Não obstante o muito pretendido aumento do mercado disponível para as empresas produtoras de bens agro-industriais e não só, a ZCLC coloca ao de cima o tema da competitividade e da concorrência entre as empresas, levando com que as empresas e os países com economias mais sólidas ou diversificadas venham a absorver o mercado daquelas empresas mais pequenas ou menos competitivas.
Assim, as empresas africanas cujos produtos não conseguem muitas vezes penetrar ou competir noutros mercados por várias razões como o proteccionismo ou as insuficiências tecnológicas terão agora mercado para “vender” e crescer, fomentando a inovação e a competitividade entre as mesmas.
Ora, não pensemos que a ZLCC irá resolver, num ápice, os nossos problemas. Esta só irá aumentar a pressão por uma verdadeira melhoria do ambiente de negócios para que o País possa captar mais investimento estrangeiro directo fora das commodities (principalmente petróleo e diamantes no nosso caso). As facilidades existentes e as infraestruturas irão jogar um papel decisivo e, neste capítulo, Angola é um dos países que poderá tirar benefícios conquanto consiga organizar-se para aumentar a sua produção, abastecer-se e competir na busca de outros mercados.
Mais do que a assinatura em si do Acordo de institucionalização da Zona de Livre Comércio de África decorrida durante uma cimeira extraordinária da União Africana, em Kigali, a 21 de Março último, mereceu destaque a ausência do Presidente da Nigéria, a maior economia africana, devido a uma pressão da classe empresarial deste país, que exigia algumas garantias e medidas de protecção para a sua indústria. E a Nigéria não foi o único. Com ela, também a África do Sul, Zâmbia, Botswana, Eritreia, Benin, Lesotho e Guiné-Bissau não subscreveram a ZLCC.
Os empresários nigerianos encontram suporte intelectual em economistas como Paul Krugman que defendeu certa vez o seguinte: “muita gente pensa que o comércio internacional é bom por si só para todos. Claramente que não. A análise económica convencional sugere que, pelo menos, um dos sectores económicos no interior do Estado – às vezes vários sectores – sai perdedor com o livre comércio”.
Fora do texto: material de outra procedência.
===== config.mk =====
export PLATFORM = sky130hd
export DESIGN_NAME = aes_ctrl
export DESIGN_NICKNAME = d
export VERILOG_FILES = /design/src/sv/aes_pkg.sv /design/src/sv/aes_ctrl.sv
export SDC_FILE = /design/constraint.sdc
export NUM_CORES = 1
export LEC_CHECK = 0
export ABC_AREA = 1
export BUFFER_PORTS_ARGS = -buffer_cell sky130_fd_sc_hd__buf_2
export CAP_MARGIN = 15
export CORE_MARGIN = 1.5
export CORE_UTILIZATION = 54
export DETAILED_ROUTE_END_ITERATION = 8
export PLACE_DENSITY_LB_ADDON = 0.25
export SKIP_LAST_GASP = 1
export SLEW_MARGIN = 30
export SYNTH_ARGS = -nofsm -noshare
export SYNTH_HDL_FRONTEND = slang
export SYNTH_SLANG_ARGS = --single-unit

===== constraint.sdc =====
create_clock -name clk -period 2.25 [get_ports clk]
set_input_delay 0.5625 -clock clk [delete_from_list [all_inputs] [get_ports clk]]
set_output_delay 0.5625 -clock clk [all_outputs]
set_load 0.02 [all_outputs]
Claramente, no caso africano, existem algumas vozes contrárias ao entusiasmo e métodos de Paul Kagame que com a sua energia e pragmatismo prefere avançar a implementação da ZLCC a resistir ao imobilismo de alguns dirigentes.
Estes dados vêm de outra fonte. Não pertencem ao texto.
File: config.mk
export PLATFORM = sky130hd
export DESIGN_NAME = lpc_out_buf
export DESIGN_NICKNAME = d
export VERILOG_FILES = /design/src/hw/rtl/lpc_pkg.sv /design/src/hw/rtl/lpc_out_buf.sv
export VERILOG_INCLUDE_DIRS = /design/src /design/src/hw/rtl
export SDC_FILE = /design/constraint.sdc
export NUM_CORES = 1
export LEC_CHECK = 0
export ABC_CLOCK_PERIOD_IN_PS = 2980
export BUFFER_PORTS_ARGS = -buffer_cell sky130_fd_sc_hd__buf_4
export CORE_MARGIN = 5
export CORE_UTILIZATION = 40
export CTS_BUF_LIST = sky130_fd_sc_hd__clkbuf_8
export DETAILED_ROUTE_END_ITERATION = 16
export GPL_TIMING_DRIVEN = 0
export PLACE_DENSITY_LB_ADDON = 0.15
export SLEW_MARGIN = 20
export SYNTH_ARGS = -nofsm -noshare
export SYNTH_HDL_FRONTEND = slang
export SYNTH_SLANG_ARGS = --single-unit
File: constraint.sdc
create_clock -name clk_i -period 2.98 [get_ports clk_i]
set_input_delay 0.745 -clock clk_i [delete_from_list [all_inputs] [get_ports clk_i]]
set_output_delay 0.745 -clock clk_i [all_outputs]
set_load 0.005 [all_outputs]
File: src/hw/rtl/lidar_polar_to_cartesian_top_defines.svh
// assertion macros, used by lpc_out_buf
`ifndef LIDAR_POLAR_TO_CARTESIAN_TOP_DEFINES_SVH
`define LIDAR_POLAR_TO_CARTESIAN_TOP_DEFINES_SVH

// same-cycle implication, checked on the rising clock, off during reset
`define LPC_ASSERT_NOW(lbl, ante, cons, msg) \
  lbl: assert property (@(posedge clk_i) disable iff (!rst_ni) (ante) |-> (cons)) \
    else $error(msg);

// next-cycle implication, checked on the rising clock, off during reset
`define LPC_ASSERT_NEXT(lbl, ante, cons, msg) \
  lbl: assert property (@(posedge clk_i) disable iff (!rst_ni) (ante) |=> (cons)) \
    else $error(msg);

`endif

File: src/hw/rtl/lpc_pkg.sv
package lpc_pkg;

  // field widths
  localparam int ANGLE_FIELD_W = 16;
  localparam int DIST_W        = 18;
  localparam int COORD_W       = 17;
  localparam int TDATA_IN_W    = 40;
  localparam int TDATA_OUT_W   = 40;

  // default parameter values
  localparam int ANGLE_BITS_DEF     = 16;
  localparam int TRIG_FRAC_BITS_DEF = 16;

  // threshold after reset, 30 mm in quarter millimetres
  localparam logic [DIST_W-1:0] MIN_DIST_RESET = 18'd120;

  // largest coordinate magnitude
  localparam logic [COORD_W-1:0] COORD_MAX = 17'd65535;

  // cordic datapath
  localparam int PHASE_W      = 32;
  localparam int CORDIC_W     = 32;
  localparam int CORDIC_Z_W   = 33;
  localparam int CORDIC_FRAC  = 30;
  localparam int CORDIC_ITERS = 30;
  localparam logic signed [CORDIC_W-1:0] CORDIC_GAIN_INV = 32'sd652032874;

  // rotation state carried from stage to stage
  typedef struct packed {
    logic [1:0]                   quad;
    logic [DIST_W-1:0]            dist_q2;
    logic signed [CORDIC_W-1:0]   x;
    logic signed [CORDIC_W-1:0]   y;
    logic signed [CORDIC_Z_W-1:0] z;
  } lpc_rot_t;

  // one result point
  typedef struct packed {
    logic signed [COORD_W-1:0] y_mm;
    logic signed [COORD_W-1:0] x_mm;
  } lpc_point_t;

  // arctangent of 2^-i, 2^32 phase units per turn
  function automatic logic signed [CORDIC_Z_W-1:0] lpc_atan(input int idx);
    logic signed [CORDIC_Z_W-1:0] a;
    a = '0;
    unique case (idx)
      0:  a = 33'sh020000000;
      1:  a = 33'sh012E4051E;
      2:  a = 33'sh009FB385B;
      3:  a = 33'sh0051111D4;
      4:  a = 33'sh0028B0D43;
      5:  a = 33'sh00145D7E1;
      6:  a = 33'sh000A2F61E;
      7:  a = 33'sh000517C55;
      8:  a = 33'sh00028BE53;
      9:  a = 33'sh000145F2F;
      10: a = 33'sh0000A2F98;
      11: a = 33'sh0000517CC;
      12: a = 33'sh000028BE6;
      13: a = 33'sh0000145F3;
      14: a = 33'sh00000A2FA;
      15: a = 33'sh00000517D;
      16: a = 33'sh0000028BE;
      17: a = 33'sh00000145F;
      18: a = 33'sh000000A30;
      19: a = 33'sh000000518;
      20: a = 33'sh00000028C;
      21: a = 33'sh000000146;
      22: a = 33'sh0000000A3;
      23: a = 33'sh000000051;
      24: a = 33'sh000000029;
      25: a = 33'sh000000014;
      26: a = 33'sh00000000A;
      27: a = 33'sh000000005;
      28: a = 33'sh000000003;
      29: a = 33'sh000000001;
      default: a = '0;
    endcase
    return a;
  endfunction

endpackage

File: src/hw/rtl/lpc_out_buf.sv
`include "lidar_polar_to_cartesian_top_defines.svh"

module lpc_out_buf
  import lpc_pkg::*;
(
  input  logic       clk_i,
  input  logic       rst_ni,
  input  logic       valid_i,
  input  lpc_point_t point_i,
  output logic       adv_o,
  output logic       valid_o,
  output lpc_point_t point_o,
  input  logic       ready_i
);

  logic       out_valid_q, out_valid_d;
  logic       skid_full_q, skid_full_d;
  lpc_point_t out_q, out_d, skid_q, skid_d;

  // output register plus one skid entry; the pipeline holds while the skid is full
  always_comb begin
    out_valid_d = out_valid_q;
    skid_full_d = skid_full_q;
    out_d       = out_q;
    skid_d      = skid_q;
    if (skid_full_q) begin
      if (ready_i) begin
        out_d       = skid_q;
        out_valid_d = 1'b1;
        skid_full_d = 1'b0;
      end
    end else if (!out_valid_q || ready_i) begin
      out_d       = point_i;
      out_valid_d = valid_i;
    end else if (valid_i) begin
      skid_d      = point_i;
      skid_full_d = 1'b1;
    end
  end

  // control
  always_ff @(posedge clk_i or negedge rst_ni) begin
    if (!rst_ni) begin
      out_valid_q <= 1'b0;
      skid_full_q <= 1'b0;
    end else begin
      out_valid_q <= out_valid_d;
      skid_full_q <= skid_full_d;
    end
  end

  // payload
  always_ff @(posedge clk_i) begin
    out_q  <= out_d;
    skid_q <= skid_d;
  end

  assign adv_o   = !skid_full_q;
  assign valid_o = out_valid_q;
  assign point_o = out_q;

  // skid entry only exists behind a waiting output
  `LPC_ASSERT_NOW(a_skid_behind_out, skid_full_q, out_valid_q, "skid full with empty output")
  // a stalled skid entry is kept
  `LPC_ASSERT_NEXT(a_skid_held, skid_full_q && !ready_i, skid_full_q && $stable(skid_q),
    "skid entry lost under stall")
  // skid drains on the first taken transaction
  `LPC_ASSERT_NEXT(a_skid_drain, skid_full_q && ready_i, !skid_full_q && out_valid_q,
    "skid did not drain")

endmodule

==> summary.md <==
| Metric | Value |
|---|---|
| Run status | finished, final reports clean |
| Area after DPL | ~3300 um2 |
| Top cell type's share of synthesized area | between 70% and 80% |
| Std cell rows | 29 |
| Post-CTS Hold Buffers | 0 |
| Post-Synthesis Cells | between 100 and 150 |
| Slew Limit Fails | 0 |
| Max_cap viols | 0 |
| Top cells by count, synth | edfxtp_1, mux2_2, mux2_4 |
| CTS tree | yes |
| Most frequent cell after synthesis | edfxtp_1 |
| Number of synthesized flops with an enable pin | 68 |
| WS Path Type | reg2out |
| Final period util | 67.8% |
| Top Layer Used | met4 |
| Yosys top cell by area | edfxtp_1 |
| Post-Syn Area | approximately 2600 um2 |
| Vias in the first global route | about 1500 |
| Grt ovf | 0 |
| Seq cells post-synth | 70 |
| I/O Pins | between 70 and 80 |
| Post-synthesis mux area share | 15.7% |
| Initial antenna violation count | 0 |
| Final hold vios | 0 |
| Kind of end point of the critical path | output port |
| PwrDens | between 600 and 700 nW/um2 |
| Rel. slew slack | a little under two thirds |
| Num CTS Buffers | 9 |
| Die height | about 90 um |
| Critical path startpoint category | flip-flop |
| Pre-antenna DRT Iters | 4 |
| Max VDD drop | around 370 uV |
| Number of fill cells | between 500 and 600 |
| First-pass GRT wire length | a little under 8000 um |
| P_leak | 1.38 nW |
| Seq/Total Area, Yosys | between 80% and 90% |
| Asr flop ratio synth | under 10% |
| Total Nets Final | approximately 240 |
| Starting Density | 40.9% |
| Worst-path fanout max | 10 |
| DR iter-0 viols | 60 |
| Post-Route Setup TNS | 0 ns |
| Via count | between 1000 and 1500 |
| Post-Route M1 WL | between 1500 and 2000 um |
| Simple-gate share of the synthesized area | approximately 1.1% |
| Post-CTS setup buffers | 0 |
| Synth Area in Compound Gates | less than 1% |
| Post-DR wirelength/cell | 17.1 um |
| Distinct cell type count after synthesis | 13 |
| Ant diodes | 0 |
| Largest family of logic cells by synthesized area | multiplexers |
| CTS HTree Levels | 3 |
| DR WL met2 | about 2500 um |
| Met3 WL post-DR | 363 um |
| Root Buffer | clkbuf_8 |
| PortBufs | 73 |
| Clk slew on worst S/H paths | ~0.070 ns |
| Die Wd | 90.3 um |
| Setup Skew | around 0.0057 ns |
| Area share of fa/ha/maj cells after synthesis | 0% |
| Layout cells sized above 1 | roughly 63% |
| Slew @ Worst Pin | around 0.54 ns |
| Die area | slightly above 8000 um2 |
| Synth area leaders | edfxtp_1, mux2_2, mux2_4 |
| Post-CTS sizing | 0 |
| Final Routed Wirelength | between 4000 and 5000 um |
| Drt drc | 0 |
| RSZ-0062 raised after global routing | no |
| Worst Hold Class | in2async |
| Fmax | about 500 MHz |
| GRT Util Overall | approximately 13% |
| Setup-failing EPs final | 0 |
| Core area | 6310 um2 |
| Design Area, Final | 3560 um2 |
| RePlAce Congestion | a little under 0.7 |
| Yosys warns | 0 |
| Required @ worst endpoint | between 2 and 2.5 ns |
| Total power | about 2.5 mW |
| Post-route minimum period | slightly above 2 ns |
| Max clock buf depth | 2 |
| Clock sinks | 70 |
| Finished Layout Cells | about 290 |
| Dpl cells | 269 |
| WP data arrival | about 1.3 ns |
| Syn Nets | roughly 160 |
| Syn avg cell area | approximately 22 um2 |
| Worst Hold Slack | 0.177 ns |
| XOR/XNOR Fraction of Synth Area | 0% |
| Post-route ant nets | 0 |
| Pin count of the biggest net entering global routing | 22 |
| Area growth, synth to finish | 38.0% |
| Clock Latency Late Sink | between 0.3 and 0.4 ns |
| DP HPWL | approximately 3500 um |
| Vias/cell | ~4.8 |
| Post-synth top flop | edfxtp_1 |
sequential cells by signal (all words and copies together), names as in the netlist:
register     cells
valid_o          1
skid_q          34
skid_full_q      1
point_o         34
path summary, 6_finish.rpt:
path	startpoint	to	slack [ns]	cells after the start
max	skid_full_q	adv_o	0.96	4
max in group asynchronous	rst_ni	skid_full_q	2.72	1
max reg2reg	skid_full_q	skid_q[15]	1.23	4
min	rst_ni	valid_o	0.18	1
min in group clk_i	skid_q[25]	point_o[25]	0.55	1
min reg2reg	skid_q[25]	point_o[25]	0.55	1
cell families (layout without fill, tap and decap cells):
kind of cell           count (synthesis)  count (layout)
muxes                                 34              34
and+or+nand+nor                        6               6
DFF                                   70              70
AOI/OAI and AO/OA                      2               2
buffers and inverters                  5              96
worst max-delay path, cell delays in order (launching register included):
cell,delay (ns)
dfrtp_1,0.40
buf_6,0.17
buf_6,0.18
inv_1,0.05
buf_4,0.13
cells in the final DEF (no fill, tap or decap), drive strengths merged:
cell type	synthesis	routed
buf	4	79
edfxtp	68	68
mux2	34	34
clkbuf	0	9
bufinv	0	4
inv	1	2
nand2b	2	2
dfrtp	2	2
nor2	2	2
clkinv	0	2
o21bai	1	1
a21oi	1	1
nand2	1	1
nand3	1	1
metrics by stage:
stage | util (%) | setup WS, ns
finish | 56.4 | 0.960
global route | 56.4 | 0.863
CTS | 56.4 | 0.914
detailed placement | 52.2 | 0.922
global placement | 51.1 | -0.616
floorplan | - | 0.224
layout make-up:
cell class	count	area [um2]	area share [%]
buffer	4	37.5	1.05
inverter	1	3.75	0.105
timing repair buffer	75	603	16.9
clock buffer	9	124	3.48
tap	77	96.3	2.71
clock inverter	7	138	3.87
multi-input combinational	42	465	13.1
sequential	70	2090	58.8
metal layers:
metal,up-vias,global-route usage (%)
met1,658,13.6
met4,0,7.44
li1,631,-
met5,-,0
met2,58,20.8
met3,9,4.67
power by group:
part	internal, mW	leakage [nW]	total [mW]	switching (mW)
Combinational	0.166	0.569	0.276	0.110
Sequential	1.18	0.676	1.20	0.0251
Clock	0.637	0.135	0.980	0.342
Total	1.98	1.38	2.46	0.477
Power figures use the tool's default switching activity.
Outro aspecto sobre o qual algumas vozes se opõe prende-se com as actuais assimetrias entre os diferentes países do continente cujos projectos de integração sub-regional marcham em velocidades dispares pois nem sempre foram bem-sucedidos, ora por questões ligadas a instabilidade política, ora por aspectos puramente económicos. Abona consensualmente a ideia de uma economia de escala que fortaleça os países africanos que percebem melhor o quanto precisam uns dos outros para um crescimento mais harmonioso e robusto.